The aging process needs regulation of the cell cycle. In human beings, replication of cells is a process that only has to happen where there is growth and development. It, therefore, means that replication of cells is a process that is relevant in the embryo and young people. In adults, replication is only necessary when there is need for replacement of the worn out or dead cells. The cycle, which leads to this replication, is influenced by factors of growth and proto-oncogenes (Wallace, 1992). Regulation of replication in the adult body is done by anti-oncogenes that produce proteins, which inhibit it. Therefore, interaction between the proto-oncogenes and anti-oncogenes is quite important in adulthood (Tosato, Zamboni, Ferrini & Cesari, 2007). It is also important to note the presence of checkpoints that prevent cell cycle from happening whenever an error occurs.

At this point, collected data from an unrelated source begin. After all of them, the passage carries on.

[src/q2e_pkg.sv]
`timescale 1ns / 1ps
`default_nettype none
// ----------------------------------------------------------------------------
// q2e_pkg
// Shared widths, constants and the arctangent table for the quaternion to
// Euler angle pipeline.
// ----------------------------------------------------------------------------
package q2e_pkg;

    localparam int IN_W     = 16;
    localparam int ANG_W    = 16;
    localparam int PITCH_W  = 15;
    localparam int ARG_W    = 34;   // atan2 arguments, Q.28 with headroom
    localparam int XW       = 44;   // CORDIC vector width after normalizing
    localparam int ZW       = 34;   // CORDIC angle, Q2.30
    localparam int RND_W    = 18;   // angle rounded to Q3.13 before limiting
    localparam int NORM_EXP = 40;   // vectors are scaled up to 2^40
    localparam int TBL_N    = 24;

    localparam int SQ_STAGES = 29;  // result bits of the square root
    localparam int SQ_IN_W   = 2 * SQ_STAGES;
    localparam int REM_W     = 32;

    localparam logic signed [ARG_W-1:0] ONE_Q28 = ARG_W'(64'sd268435456);
    localparam logic signed [ZW-1:0]    PI_Q30  = ZW'(64'sd3373259426);
    localparam logic signed [RND_W-1:0] LIM_PI     = RND_W'(25736);
    localparam logic signed [RND_W-1:0] LIM_HALFPI = RND_W'(12868);

    localparam logic [31:0] ATAN_TABLE [0:TBL_N-1] = '{
        32'h3243F6A8, 32'h1DAC6705, 32'h0FADBAFC, 32'h07F56EA6,
        32'h03FEAB76, 32'h01FFD55B, 32'h00FFFAAA, 32'h007FFF55,
        32'h003FFFEA, 32'h001FFFFD, 32'h000FFFFF, 32'h0007FFFF,
        32'h0003FFFF, 32'h0001FFFF, 32'h0000FFFF, 32'h00007FFF,
        32'h00003FFF, 32'h00001FFF, 32'h00000FFF, 32'h000007FF,
        32'h000003FF, 32'h000001FF, 32'h000000FF, 32'h0000007F
    };

    typedef struct packed {
        logic signed [ARG_W-1:0] num_r;
        logic signed [ARG_W-1:0] den_r;
        logic signed [ARG_W-1:0] num_y;
        logic signed [ARG_W-1:0] den_y;
        logic signed [ARG_W-1:0] s;
    } t_args;

endpackage

`default_nettype wire

[src/q2e_sqrt.sv]
`timescale 1ns / 1ps
`default_nettype none
// ----------------------------------------------------------------------------
// q2e_sqrt
// Pipelined restoring integer square root, one result bit per stage.
// ----------------------------------------------------------------------------
module q2e_sqrt
    import q2e_pkg::*;
(
    input  wire logic                 i_clk,
    input  wire logic [SQ_IN_W-1:0]   i_v,
    output logic      [SQ_STAGES-1:0] o_root
);

    logic [REM_W-1:0]     r_rem  [0:SQ_STAGES-1];
    logic [SQ_STAGES-1:0] r_root [0:SQ_STAGES-1];
    logic [SQ_IN_W-1:0]   r_v    [0:SQ_STAGES-1];

    genvar k;
    generate
        for (k = 0; k < SQ_STAGES; k++) begin : g_stage
            logic [REM_W-1:0]     p_rem;
            logic [SQ_STAGES-1:0] p_root;
            logic [SQ_IN_W-1:0]   p_v;
            logic [REM_W-1:0]     rem_sh;
            logic [REM_W-1:0]     trial;
            logic                 ge;

            if (k == 0) begin : g_first
                assign p_rem  = '0;
                assign p_root = '0;
                assign p_v    = i_v;
            end else begin : g_next
                assign p_rem  = r_rem[k-1];
                assign p_root = r_root[k-1];
                assign p_v    = r_v[k-1];
            end

            // Bring down the next two bits and try to set the next root bit.
            assign rem_sh = {p_rem[REM_W-3:0], p_v[SQ_IN_W-1-2*k -: 2]};
            assign trial  = REM_W'({p_root, 2'b01});
            assign ge     = (rem_sh >= trial);

            always_ff @(posedge i_clk) begin
                r_rem[k]  <= ge ? (rem_sh - trial) : rem_sh;
                r_root[k] <= {p_root[SQ_STAGES-2:0], ge};
                r_v[k]    <= p_v;
            end
        end
    endgenerate

    assign o_root = r_root[SQ_STAGES-1];

endmodule

`default_nettype wire
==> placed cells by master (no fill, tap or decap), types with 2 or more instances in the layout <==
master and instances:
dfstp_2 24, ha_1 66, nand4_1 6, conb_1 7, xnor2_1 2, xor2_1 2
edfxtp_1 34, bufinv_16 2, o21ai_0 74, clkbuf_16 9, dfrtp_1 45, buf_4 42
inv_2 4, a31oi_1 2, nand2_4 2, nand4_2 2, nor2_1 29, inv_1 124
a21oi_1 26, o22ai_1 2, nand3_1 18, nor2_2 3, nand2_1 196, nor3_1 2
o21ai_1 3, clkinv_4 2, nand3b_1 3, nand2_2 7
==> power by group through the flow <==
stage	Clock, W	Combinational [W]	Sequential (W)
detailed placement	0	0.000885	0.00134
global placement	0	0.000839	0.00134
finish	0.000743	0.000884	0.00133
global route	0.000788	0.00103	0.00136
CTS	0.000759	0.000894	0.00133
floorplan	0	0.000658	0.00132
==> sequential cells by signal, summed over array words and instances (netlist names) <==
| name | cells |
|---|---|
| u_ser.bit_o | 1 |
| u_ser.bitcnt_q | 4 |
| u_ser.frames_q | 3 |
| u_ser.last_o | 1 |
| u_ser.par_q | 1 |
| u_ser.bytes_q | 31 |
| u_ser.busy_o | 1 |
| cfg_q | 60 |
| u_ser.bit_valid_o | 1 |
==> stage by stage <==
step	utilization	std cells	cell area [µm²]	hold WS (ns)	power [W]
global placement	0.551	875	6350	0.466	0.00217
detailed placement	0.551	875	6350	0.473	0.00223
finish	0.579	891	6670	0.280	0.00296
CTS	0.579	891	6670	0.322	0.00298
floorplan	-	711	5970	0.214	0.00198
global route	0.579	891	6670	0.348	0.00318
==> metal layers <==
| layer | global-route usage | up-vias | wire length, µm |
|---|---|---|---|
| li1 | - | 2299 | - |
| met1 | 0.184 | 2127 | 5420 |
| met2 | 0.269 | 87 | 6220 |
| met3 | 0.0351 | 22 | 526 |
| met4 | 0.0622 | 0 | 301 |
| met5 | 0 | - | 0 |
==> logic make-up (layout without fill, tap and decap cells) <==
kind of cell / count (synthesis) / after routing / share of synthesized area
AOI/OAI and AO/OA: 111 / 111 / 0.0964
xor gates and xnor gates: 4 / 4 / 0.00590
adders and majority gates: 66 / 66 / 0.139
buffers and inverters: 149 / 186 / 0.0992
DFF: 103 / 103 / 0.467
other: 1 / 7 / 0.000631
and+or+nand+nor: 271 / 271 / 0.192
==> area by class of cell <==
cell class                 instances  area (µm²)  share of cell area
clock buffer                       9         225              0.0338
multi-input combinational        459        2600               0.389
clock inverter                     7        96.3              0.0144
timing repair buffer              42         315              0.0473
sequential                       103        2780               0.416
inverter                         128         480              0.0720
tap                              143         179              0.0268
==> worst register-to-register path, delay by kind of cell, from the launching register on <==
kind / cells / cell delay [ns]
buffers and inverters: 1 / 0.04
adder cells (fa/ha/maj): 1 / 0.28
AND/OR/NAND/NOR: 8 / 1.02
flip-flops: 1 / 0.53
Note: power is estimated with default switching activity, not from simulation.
**config.mk**
```make
export PLATFORM = sky130hd
export DESIGN_NAME = double_ended_queue
export DESIGN_NICKNAME = d
export VERILOG_FILES = /design/src/dq_pkg.sv /design/src/dq_ram.sv /design/src/double_ended_queue.sv
export SDC_FILE = /design/constraint.sdc
export NUM_CORES = 1
export LEC_CHECK = 0
export ABC_CLOCK_PERIOD_IN_PS = 4000
export BUFFER_PORTS_ARGS = -buffer_cell sky130_fd_sc_hd__buf_2
export CAP_MARGIN = 20
export CORE_MARGIN = 2
export CORE_UTILIZATION = 50
export DETAILED_ROUTE_END_ITERATION = 8
export GPL_ROUTABILITY_DRIVEN = 0
export PLACE_DENSITY = 0.7
export SKIP_LAST_GASP = 1
export SLEW_MARGIN = 20
export SYNTH_ARGS = -nofsm -noshare
export SYNTH_HDL_FRONTEND = slang
export SYNTH_SLANG_ARGS = --single-unit
```
**constraint.sdc**
```tcl
create_clock -name clk_i -period 4 [get_ports clk_i]
set_input_delay 0.8 -clock clk_i [delete_from_list [all_inputs] [get_ports clk_i]]
set_output_delay 0.8 -clock clk_i [all_outputs]
set_load 0.03 [all_outputs]
```
**src/dq_pkg.sv**
```systemverilog
// Shared types and constants for the double-ended queue.
// Holds request codes, status codes and field widths; no dependencies.
package dq_pkg;

  // Field widths of the request and result items.
  localparam int unsigned ReqW    = 3;
  localparam int unsigned DataW   = 32;
  localparam int unsigned StatusW = 2;
  localparam int unsigned CountW  = 5;

  // Packed width of the result payload, padded to whole bytes.
  localparam int unsigned OutFieldsW = DataW + StatusW + CountW + 1;
  localparam int unsigned OutTdataW  = ((OutFieldsW + 7) / 8) * 8;

  // Default number of ring slots.
  localparam int unsigned DefDepth = 16;

  // Value returned by a pop or peek on an empty queue.
  localparam logic [DataW-1:0] DataEmpty = '1;

  // Request codes; the two codes above peek back change no state and return zero data.
  typedef enum logic [ReqW-1:0] {
    REQ_PUSH_BACK  = 3'd0,
    REQ_PUSH_FRONT = 3'd1,
    REQ_POP_FRONT  = 3'd2,
    REQ_POP_BACK   = 3'd3,
    REQ_PEEK_FRONT = 3'd4,
    REQ_PEEK_BACK  = 3'd5
  } req_e;

  // Result status codes.
  typedef enum logic [StatusW-1:0] {
    ST_OK    = 2'd0,
    ST_EMPTY = 2'd1,
    ST_FULL  = 2'd2
  } status_e;

endpackage

```
**src/dq_ram.sv**
```systemverilog
// Slot store of the double-ended queue: one write port and one read port.
// Read data is registered and appears in the cycle after the read enable.
// Depends on dq_pkg for the data width.
module dq_ram #(
  parameter int unsigned Depth = dq_pkg::DefDepth,
  parameter int unsigned AddrW = $clog2(Depth)
) (
  input  logic                     clk_i,
  input  logic                     we_i,
  input  logic [AddrW-1:0]         waddr_i,
  input  logic [dq_pkg::DataW-1:0] wdata_i,
  input  logic                     re_i,
  input  logic [AddrW-1:0]         raddr_i,
  output logic [dq_pkg::DataW-1:0] rdata_o
);

  logic [dq_pkg::DataW-1:0] mem [Depth];
  logic [dq_pkg::DataW-1:0] rdata_q;

  // Write port.
  always_ff @(posedge clk_i) begin
    if (we_i) begin
      mem[waddr_i] <= wdata_i;
    end
  end

  // Registered read port; the data holds while no read is issued.
  always_ff @(posedge clk_i) begin
    if (re_i) begin
      rdata_q <= mem[raddr_i];
    end
  end

  assign rdata_o = rdata_q;

endmodule

```
**src/double_ended_queue.sv**
```systemverilog
// Double-ended queue of unsigned 32-bit values kept in a ring of RAM slots.
// A result item appears in the cycle after its request item is accepted.
// Throughput: one request item per cycle; the single RAM port pair and the
// output register set it, and a stalled result holds the next request back.
// Reset: pointers and count clear to zero; slot contents are not cleared.
module double_ended_queue #(
  parameter int unsigned DEPTH = dq_pkg::DefDepth
) (
  input  logic                         clk_i,
  input  logic                         rst_ni,
  // Request items.
  input  logic                         s_axis_tvalid_i,
  output logic                         s_axis_tready_o,
  input  logic [dq_pkg::DataW-1:0]     s_axis_tdata_i,  // [31:0] value
  input  logic [dq_pkg::ReqW-1:0]      s_axis_tuser_i,  // [2:0] req_type
  // Result items.
  output logic                         m_axis_tvalid_o,
  input  logic                         m_axis_tready_i,
  // [31:0] data, [33:32] status, [38:34] count, [39] is_empty
  output logic [dq_pkg::OutTdataW-1:0] m_axis_tdata_o
);

  localparam int unsigned PtrW = (DEPTH > 1) ? $clog2(DEPTH) : 1;
  localparam int unsigned CntW = $clog2(DEPTH + 1);
  localparam logic [PtrW-1:0] PtrLast = PtrW'(DEPTH - 1);
  localparam logic [CntW-1:0] CntFull = CntW'(DEPTH);

  // Control state.
  logic [PtrW-1:0] front_q, front_d;
  logic [PtrW-1:0] back_q, back_d;
  logic [CntW-1:0] cnt_q, cnt_d;
  logic            out_valid_q;

  // Result payload registers.
  logic [dq_pkg::DataW-1:0]   data_q, data_d;
  dq_pkg::status_e            status_q, status_d;
  logic [dq_pkg::CountW-1:0]  count_q;
  logic                       empty_q;
  logic                       use_rd_q, use_rd_d;

  // RAM access for the accepted request.
  logic                     we, re;
  logic [PtrW-1:0]          waddr, raddr;
  logic [dq_pkg::DataW-1:0] rdata;

  logic            s_fire;
  logic            q_full, q_empty;
  logic [PtrW-1:0] front_inc, front_dec, back_inc, back_dec;
  dq_pkg::req_e    req;
  logic [CntW+dq_pkg::CountW-1:0] cnt_ext;

  // A request is taken when the output register is free or being emptied.
  assign s_axis_tready_o = !out_valid_q || m_axis_tready_i;
  assign s_fire          = s_axis_tvalid_i && s_axis_tready_o;

  assign q_full  = (cnt_q == CntFull);
  assign q_empty = (cnt_q == '0);
  assign req     = dq_pkg::req_e'(s_axis_tuser_i);

  // Ring pointer neighbors, wrapping at DEPTH.
  assign front_inc = (front_q == PtrLast) ? '0 : front_q + PtrW'(1);
  assign front_dec = (front_q == '0) ? PtrLast : front_q - PtrW'(1);
  assign back_inc  = (back_q == PtrLast) ? '0 : back_q + PtrW'(1);
  assign back_dec  = (back_q == '0) ? PtrLast : back_q - PtrW'(1);

  // Decode the request into pointer updates, RAM accesses and result fields.
  always_comb begin
    front_d  = front_q;
    back_d   = back_q;
    cnt_d    = cnt_q;
    we       = 1'b0;
    re       = 1'b0;
    waddr    = back_q;
    raddr    = front_q;
    data_d   = '0;
    status_d = dq_pkg::ST_OK;
    use_rd_d = 1'b0;
    case (req)
      dq_pkg::REQ_PUSH_BACK: begin
        data_d = s_axis_tdata_i;
        if (q_full) begin
          status_d = dq_pkg::ST_FULL;
        end else begin
          we     = 1'b1;
          waddr  = back_q;
          back_d = back_inc;
          cnt_d  = cnt_q + CntW'(1);
        end
      end
      dq_pkg::REQ_PUSH_FRONT: begin
        data_d = s_axis_tdata_i;
        if (q_full) begin
          status_d = dq_pkg::ST_FULL;
        end else begin
          we      = 1'b1;
          waddr   = front_dec;
          front_d = front_dec;
          cnt_d   = cnt_q + CntW'(1);
        end
      end
      dq_pkg::REQ_POP_FRONT, dq_pkg::REQ_PEEK_FRONT: begin
        if (q_empty) begin
          data_d   = dq_pkg::DataEmpty;
          status_d = dq_pkg::ST_EMPTY;
        end else begin
          re       = 1'b1;
          raddr    = front_q;
          use_rd_d = 1'b1;
          if (req == dq_pkg::REQ_POP_FRONT) begin
            front_d = front_inc;
            cnt_d   = cnt_q - CntW'(1);
          end
        end
      end
      dq_pkg::REQ_POP_BACK, dq_pkg::REQ_PEEK_BACK: begin
        if (q_empty) begin
          data_d   = dq_pkg::DataEmpty;
          status_d = dq_pkg::ST_EMPTY;
        end else begin
          re       = 1'b1;
          raddr    = back_dec;
          use_rd_d = 1'b1;
          if (req == dq_pkg::REQ_POP_BACK) begin
            back_d = back_dec;
            cnt_d  = cnt_q - CntW'(1);
          end
        end
      end
      default: begin
        data_d = '0;
      end
    endcase
  end

  // Slot store.
  dq_ram #(
    .Depth (DEPTH),
    .AddrW (PtrW)
  ) u_ram (
    .clk_i   (clk_i),
    .we_i    (we && s_fire),
    .waddr_i (waddr),
    .wdata_i (s_axis_tdata_i),
    .re_i    (re && s_fire),
    .raddr_i (raddr),
    .rdata_o (rdata)
  );

  // Pointer, count and output-valid state.
  always_ff @(posedge clk_i or negedge rst_ni) begin
    if (!rst_ni) begin
      front_q     <= '0;
      back_q      <= '0;
      cnt_q       <= '0;
      out_valid_q <= 1'b0;
    end else begin
      if (s_fire) begin
        front_q <= front_d;
        back_q  <= back_d;
        cnt_q   <= cnt_d;
      end
      if (s_fire) begin
        out_valid_q <= 1'b1;
      end else if (m_axis_tready_i) begin
        out_valid_q <= 1'b0;
      end
    end
  end

  // The reported count is the low bits of the entry count.
  assign cnt_ext = {{dq_pkg::CountW{1'b0}}, cnt_d};

  // Result payload, loaded with each accepted request.
  always_ff @(posedge clk_i) begin
    if (s_fire) begin
      data_q   <= data_d;
      status_q <= status_d;
      count_q  <= cnt_ext[dq_pkg::CountW-1:0];
      empty_q  <= (cnt_d == '0);
      use_rd_q <= use_rd_d;
    end
  end

  assign m_axis_tvalid_o = out_valid_q;
  assign m_axis_tdata_o  = dq_pkg::OutTdataW'({empty_q, count_q, status_q,
                                               (use_rd_q ? rdata : data_q)});

`ifndef SYNTH
  // The entry count never runs past the ring size.
  a_cnt_bound: assert property (@(posedge clk_i) disable iff (!rst_ni)
    cnt_q <= CntFull)
    else $error("entry count exceeds ring size");

  // A request never writes and reads the store at once.
  a_one_access: assert property (@(posedge clk_i) disable iff (!rst_ni)
    !(we && re))
    else $error("write and read issued for one request");

  // Every accepted request leaves a result in the output register.
  a_result: assert property (@(posedge clk_i) disable iff (!rst_ni)
    s_fire |=> out_valid_q)
    else $error("accepted request produced no result");

  // A pop on an empty queue reports empty and leaves the count at zero.
  a_empty_pop: assert property (@(posedge clk_i) disable iff (!rst_ni)
    (s_fire && q_empty && (req == dq_pkg::REQ_POP_FRONT ||
                           req == dq_pkg::REQ_POP_BACK))
    |=> (status_q == dq_pkg::ST_EMPTY && cnt_q == '0))
    else $error("empty pop not reported as empty");
`endif

endmodule
```
==> results.toml, run 1 <==
[clocking]
cts_tree = "done"
cts_buffer_depth = 3
clk_pin_slew_ps = 60
clock_latency_ps = 630
htree_levels = 2
cts.sinks = 599
cts_made_buffers = 58
postCtsHoldBufs = 0
post_cts_resized = 0
root_buffer = "clkbuf_16"
cts_setup_buffers = 0

[finish]
fillCellCount = 3744
instances_no_fill = 2391
layout.nets = 1775
final_common_cell = "edfxtp_1"
final_area_um2 = 27810
area_growth_pct = 13.68
final_cell_mix = "edfxtp_1, a21oi_1, nand3_1, mux2i_1, o21ai_0"
drive_gt1_share_pct = 16.97

[power_and_ir_drop]
power_frac_seq_pct = 41.6
sw_frac_of_total_pct = 33.04
p_total_mw = 18.22
cellLeakagePower_nw = 9.589
p_int_mw = 12.20
switchingPower_mw = 6.020
p_comb_share_pct = 30.8
pwr-share-clk_pct = 27.5
vdd_ir_drop_max_uv = 420.1
powerDensity_nw_per_um2 = 655.2

[routing]
postRouteAntennaNets = 0
route.detailed.drc = 0
wl_mm = 59.42
dr_total_vias = 14860
wire_per_inst_um = 24.85
via_per_inst = 6.215
drt_iter0_markers = 1752
firstDrtPassIters = 5

[floorplanning]
chipWidth_um = 225.2
num_rows = 81
die_h_um = 225.2
dieArea_um2 = 50720
io_pins = 81
start_util_pct = 50.29
coreArea_um2 = 48650

[worst_setup_path]
max_stage_delay_ps = 580
end_kind = "register"
crit_type = "reg -> reg"
cp_max_fo = 24
path_cells = "clkinv_1 -> ha_1 -> nor3b_2 -> o2111ai_4 -> buf_4 -> nand3_1 -> a21oi_1 -> nor4_1 -> or3b_1"
cpLargestDelayFamily = "simple AND/OR/NAND/NOR gates"
crit_required_ps = 4360
crit_buf_inv = 2
r2r_cells = 9
r2r-end = "u_ram.rdata_o[5]"
arrival_ps = 4040
cp_slowest_cell = "nor4_1"
r2r_slack_ps = 320
critical_path.startpoint_type = "register"
reg2reg_from = "back_q[0]"

[global_route]
overflow = 0
grt_pass1_vias = 14540
grt_pass1_wl_mm = 89.86
antenna_found_initial = 1
grt_max_degree = 88
track_usage_pct = 23.59

[synth]
ys_seq_area_share_pct = 73.24
synth_seq_cells = 599
synth.area.mux_share_pct = 7.068
synth-xor-area-share_pct = 0.3938
syn-instance-count = 1639
ys_warn_count = 0
synth_ff_type = "edfxtp_1"
synth_edf_count = 585
synthSimpleGateAreaFrac_pct = 6.618
syn_area_um2 = 24460
synth_top_family_by_area = "compound AO/OA/AOI/OAI gates"
syn_nets = 1685
synth_compound_area_share_pct = 9.845
syn_avg_cell_area_um2 = 14.93
ys_types = 56
async_flop_share_pct = 2.337
synthAdderAreaFrac_pct = 0.3580

[timing]
fin_skew_ps = 21.31
fin_crit_ps = 3679
finalSetupTns_ps = 0
fin_crit_sh_pct = 91.97
rsz0062_at_grt = "no"
tightest_slew_ps = 838.7
hold_viol = 0
max-slew-margin-rel_pct = 44.08
fmax_mhz = 271.8
maxSlewViolCount = 0
setup_violations = 0

[worst_hold_path]
min_path_type = "in -> async"

[placement]
io_buffer_count = 80
place_inst = 2291
placed_cell_area_um2 = 26090
dp_hpwl_mm = 32.58

[flow_run]
maxCapViolCount = 0

[outcome]
status = "complete, no violations"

During aging, the ability of cells to replicate through division dwindles. It means that the wearing out and dying cells are not replaced. This development normally leads to the decline in the strength of tissues and dysfunction of organs. There is existing evidence showing that the interaction between genetic and epigenetic factors influences the age-related decline of cells in human beings. Moreover, there are also other factors of essence in this age-related decline of cells, which include hereditary, stochastic and environmental ones.
The commonly noted event in aging at the cellular level, noted by many researchers, is cell senescence. Cell senescence happens as a result of the exposure to intrinsic as well as extrinsic factors favorable to age-relate decline of cells. Notably, cell senescence features the slow accumulation of DNA damage and epigenetic alterations in the structure of the DNA. These developments usually affect the correct gene expression leading to changed cell function. In this case, the first evidence of genetic influence on age-related cell declined is explained. Vitally, the genotype of a person determines the variation in lifespan (Wallace, 1992). The lifespan of a person as determined by his or her genotype is greatly affected by the tendency of molecular errors accumulation. This accumulation of molecular errors compromises the function of adult stem cell.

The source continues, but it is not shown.